**EXERCISE DETAILS**
Locate all lines in the data below that hold "signed" and show them.

**DATA FOR ANALYSIS**

## src/rtl/online_mult_pkg.sv

```systemverilog
// Shared phase codes, signed-digit encodings and phase decode
// for the online multiplier controller.
package online_mult_pkg;

  typedef enum logic [1:0] {
    PH_IDLE    = 2'b00,
    PH_INIT    = 2'b01,
    PH_COMPUTE = 2'b10,
    PH_FLUSH   = 2'b11
  } phase_e;

  localparam logic [1:0] DIG_POS  = 2'b10;
  localparam logic [1:0] DIG_NEG  = 2'b01;
  localparam logic [1:0] DIG_ZERO = 2'b00;

  // Phase that owns step k of an n-digit, d-delay run.
  function automatic phase_e phase_of(
    input int k,
    input int n,
    input int d
  );
    if (k < d)      return PH_INIT;
    else if (k < n) return PH_COMPUTE;
    else            return PH_FLUSH;
  endfunction

endpackage

```

## src/rtl/online_mult_ctrl_enc.sv

```systemverilog
// Borrow-save bit pair to signed-digit select code.
// Disabled or equal bits give the zero digit.
module sd_digit_enc
  import online_mult_pkg::*;
(
  input  logic       i_en,
  input  logic       i_plus,
  input  logic       i_minus,
  output logic [1:0] o_dig
);

  always_comb begin
    o_dig = DIG_ZERO;
    unique case (1'b1)
      (i_en &&  i_plus && !i_minus): o_dig = DIG_POS;
      (i_en && !i_plus &&  i_minus): o_dig = DIG_NEG;
      default:                       o_dig = DIG_ZERO;
    endcase
  end

endmodule

```

## src/rtl/online_mult_ctrl.sv

```systemverilog
// Online multiplier sequencer: steps MSD-first through both
// borrow-save operands, then flushes the online delay.
module online_mult_ctrl
  import online_mult_pkg::*;
#(
  parameter int NUM_BITS = 4,
  parameter int DELTA    = 2,
  localparam int KW      = $clog2(NUM_BITS + DELTA + 1)
) (
  input  logic                clk,
  input  logic                rst_n,
  input  logic                start,
  input  logic                hold,
  input  logic                abort,
  input  logic [NUM_BITS-1:0] x_plus,
  input  logic [NUM_BITS-1:0] x_minus,
  input  logic [NUM_BITS-1:0] y_plus,
  input  logic [NUM_BITS-1:0] y_minus,
  output logic [1:0]          state,
  output logic [1:0]          x_digit_sel,
  output logic [1:0]          y_digit_sel,
  output logic                sdvm_we,
  output logic                out_valid,
  output logic                busy,
  output logic                done,
  output logic [KW-1:0]       digit_idx
);

  localparam logic [KW-1:0] K_N    = KW'(NUM_BITS);
  localparam logic [KW-1:0] K_D    = KW'(DELTA);
  localparam logic [KW-1:0] K_LAST = KW'(NUM_BITS + DELTA - 1);
  localparam logic [KW-1:0] K_END  = KW'(NUM_BITS + DELTA);

  phase_e              r_phase;
  logic [KW-1:0]       r_k;
  logic [NUM_BITS-1:0] r_xp;
  logic [NUM_BITS-1:0] r_xm;
  logic [NUM_BITS-1:0] r_yp;
  logic [NUM_BITS-1:0] r_ym;

  logic          w_busy;
  logic          w_last;
  logic          w_dig_en;
  logic [KW-1:0] w_k_nxt;
  logic          w_xp_bit;
  logic          w_xm_bit;
  logic          w_yp_bit;
  logic          w_ym_bit;

  assign w_busy   = (r_phase != PH_IDLE);
  assign w_last   = (r_k == K_LAST);
  assign w_k_nxt  = r_k + KW'(1);
  assign w_dig_en = w_busy && (r_k < K_N);

  // Step k reads operand bit NUM_BITS-1-k.
  always_comb begin
    w_xp_bit = 1'b0;
    w_xm_bit = 1'b0;
    w_yp_bit = 1'b0;
    w_ym_bit = 1'b0;
    for (int i = 0; i < NUM_BITS; i++) begin
      if (r_k == KW'(NUM_BITS - 1 - i)) begin
        w_xp_bit = r_xp[i];
        w_xm_bit = r_xm[i];
        w_yp_bit = r_yp[i];
        w_ym_bit = r_ym[i];
      end
    end
  end

  // k parks at K_END for the single done cycle after a run.
  always_ff @(posedge clk or negedge rst_n) begin
    if (!rst_n) begin
      r_phase <= PH_IDLE;
      r_k     <= '0;
      r_xp    <= '0;
      r_xm    <= '0;
      r_yp    <= '0;
      r_ym    <= '0;
    end else if (r_phase == PH_IDLE) begin
      r_k <= '0;
      if (start) begin
        r_phase <= phase_of(0, NUM_BITS, DELTA);
        r_xp    <= x_plus;
        r_xm    <= x_minus;
        r_yp    <= y_plus;
        r_ym    <= y_minus;
      end
    end else if (abort) begin
      r_phase <= PH_IDLE;
      r_k     <= '0;
    end else if (!hold) begin
      if (w_last) begin
        r_phase <= PH_IDLE;
        r_k     <= K_END;
      end else begin
        r_phase <= phase_of(int'(w_k_nxt), NUM_BITS, DELTA);
        r_k     <= w_k_nxt;
      end
    end
  end

  sd_digit_enc u_x_enc (
    .i_en    (w_dig_en),
    .i_plus  (w_xp_bit),
    .i_minus (w_xm_bit),
    .o_dig   (x_digit_sel)
  );

  sd_digit_enc u_y_enc (
    .i_en    (w_dig_en),
    .i_plus  (w_yp_bit),
    .i_minus (w_ym_bit),
    .o_dig   (y_digit_sel)
  );

  assign state     = r_phase;
  assign busy      = w_busy;
  assign sdvm_we   = w_busy && !hold;
  assign out_valid = w_busy && !hold && (r_k >= K_D);
  assign done      = (r_phase == PH_IDLE) && (r_k == K_END);
  assign digit_idx = w_busy ? r_k : '0;

endmodule

```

**TASK SOLUTION**
// Shared phase codes, signed-digit encodings and phase decode
// Borrow-save bit pair to signed-digit select code.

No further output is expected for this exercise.